2000 NASDAQ Rhymes with 1929 Dow - 2nd biggest rhyme of all time


This graph is the Golden-125 indicator for the 1929 Dow and the 2000 NASDAQ. Read the July 24, 2007 post to understand how the G-125 score is derived.

Many of the salient points are annnotated on the graph.

Note the two legs down after the bull market ends on the 1929 G-125 line. In the previous post the 1949 Bull had two similar moves down. The first rebound is the headfake, the second leg down takes the speculators out of the market. This happened in 1937 after the 1932 market quadrupled and inspired renewed confidence in the markets. It happened in 1974 afer the 1969-1970 recession was shrugged off and the 1973 markets raced to new highs on record corporate profits.

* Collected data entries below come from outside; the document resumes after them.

[src/rtl/pc_ret_stack.sv]
// pc_ret_stack: program counter register plus a hardware return-address LIFO.
// It sits directly after the PC-source select mux. PC_COUNT is loaded from
// the mux output or incremented. CALL/RET push and pop the pre-edge PC.
// STACK_TOP feeds back to the mux FROM_STACK input.
//
// Ports:
//   CLK, RST          rising-edge clock; synchronous active-high reset
//   D_IN              next address from the PC-source mux
//   PC_LD, PC_INC     PC update controls (load has priority over increment)
//   PUSH, POP         return-stack controls (CALL / RET)
//   PC_COUNT          registered program counter
//   STACK_TOP         current top entry, or 0 when the stack is empty
//   STACK_EMPTY/FULL  occupancy flags
//   STACK_ERR         sticky overflow/underflow flag, cleared only by reset
module pc_ret_stack #(
  parameter int n     = 10,
  parameter int DEPTH = 8
) (
  input  logic         CLK,
  input  logic         RST,
  input  logic [n-1:0] D_IN,
  input  logic         PC_LD,
  input  logic         PC_INC,
  input  logic         PUSH,
  input  logic         POP,
  output logic [n-1:0] PC_COUNT,
  output logic [n-1:0] STACK_TOP,
  output logic         STACK_EMPTY,
  output logic         STACK_FULL,
  output logic         STACK_ERR
);

  localparam int AW  = $clog2(DEPTH);
  localparam int SPW = $clog2(DEPTH + 1);
  localparam logic [SPW-1:0] SP_MAX = SPW'(DEPTH);

  logic [n-1:0]   mem [DEPTH];
  logic [SPW-1:0] sp, sp_nxt;
  logic [AW-1:0]  top_idx, wr_idx;
  logic           wr_en, err_set;

  assign STACK_EMPTY = (sp == '0);
  assign STACK_FULL  = (sp == SP_MAX);

  // DEPTH is a power of two, so the low AW bits of sp minus one give sp-1.
  // This also holds at sp==DEPTH, where those low bits wrap to 0.
  assign top_idx   = sp[AW-1:0] - AW'(1);
  // An empty stack reads 0, so unwritten entries are never exposed.
  assign STACK_TOP = STACK_EMPTY ? '0 : mem[top_idx];

  always_comb begin
    sp_nxt  = sp;
    wr_en   = 1'b0;
    wr_idx  = sp[AW-1:0];
    err_set = 1'b0;
    case ({PUSH, POP})
      2'b10: begin
        if (!STACK_FULL) begin
          wr_en  = 1'b1;
          sp_nxt = sp + SPW'(1);
        end else begin
          err_set = 1'b1;
        end
      end
      2'b01: begin
        if (!STACK_EMPTY) sp_nxt = sp - SPW'(1);
        else              err_set = 1'b1;
      end
      2'b11: begin
        wr_en = 1'b1;
        if (!STACK_EMPTY) begin
          // Replace the top in place: the pop and the push cancel out.
          wr_idx = top_idx;
        end else begin
          // Nothing to pop, so the push still lands and the pop is flagged.
          wr_idx  = '0;
          sp_nxt  = SPW'(1);
          err_set = 1'b1;
        end
      end
      default: ;
    endcase
  end

  always_ff @(posedge CLK) begin
    if (RST) begin
      PC_COUNT  <= '0;
      sp        <= '0;
      STACK_ERR <= 1'b0;
    end else begin
      if (PC_LD)       PC_COUNT <= D_IN;
      else if (PC_INC) PC_COUNT <= PC_COUNT + n'(1);
      sp <= sp_nxt;
      if (err_set) STACK_ERR <= 1'b1;
    end
  end

  // The value pushed is the pre-edge PC. Reset blocks the write.
  always_ff @(posedge CLK) begin
    if (!RST && wr_en) mem[wr_idx] <= PC_COUNT;
  end

endmodule

[config.mk]
export PLATFORM = sky130hd
export DESIGN_NAME = pc_ret_stack
export DESIGN_NICKNAME = d
export VERILOG_FILES = /design/src/rtl/pc_ret_stack.sv
export SDC_FILE = /design/constraint.sdc
export NUM_CORES = 1
export LEC_CHECK = 0
export CELL_PAD_IN_SITES_DETAIL_PLACEMENT = 1
export CELL_PAD_IN_SITES_GLOBAL_PLACEMENT = 2
export CORE_MARGIN = 5
export CORE_UTILIZATION = 44
export DETAILED_ROUTE_END_ITERATION = 8
export PLACE_DENSITY_LB_ADDON = 0.08
export SETUP_SLACK_MARGIN = 0.5
export SYNTH_ARGS = -nofsm -noshare
export SYNTH_HDL_FRONTEND = slang
export SYNTH_SLANG_ARGS = --single-unit
[constraint.sdc]
create_clock -name CLK -period 6.1 [get_ports CLK]
set_clock_uncertainty 0.1 [all_clocks]
set_input_delay 0.61 -clock CLK [delete_from_list [all_inputs] [get_ports CLK]]
set_output_delay 0.61 -clock CLK [all_outputs]
set_load 0.02 [all_outputs]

And most importantly, it will happen in 2008-2009 as the 2002 recession becomes a distant memory and hope springs eternal that the worst is behind us.

The Biggest Rhyme of All - 1949 Rhymes with 1982


The Golden-125, graphed to the left, is a momentum indicator using several moving averages. When the shorter moving averages exceed the longer moving averages, points are assigned progressively (the relatively longer moving averages garner greater points). If every shorter-term moving average exceeds the longer moving averages, the index "max-es" out at 125.

The amazing rhyme shows the 1949 Bull compared to the current 1982 Bull.

The two longest periods in Dow history, with a Golden-125 score above 50, occured during these two Bull runs. The 1949 Bull stayed above 50 for 959 weeks while the 1982 Bull set the record by remaining above 50 for 1,007 weeks.

The first Bull bottom (G-125 = 0) occured in Week #1,070 in the 1949 Bull, while the 1982 Bull bottom occured in Week #1,077.

The "Echo Rebound", from the bottom back to the max score of 125, occured in Week #1,209 for the 1949 Bull. The second max for the 1982 Bull occured in Week #1219.

The first break-down to 50 showed the 1982 Bull being more stubborn than the 1949 Bull. As we go through the summer of 2007, the 1982 Bull is again being more stubborn; not breaking down for the second leg down; the second leg down occured in 1974-1975 for the 1949 Bull.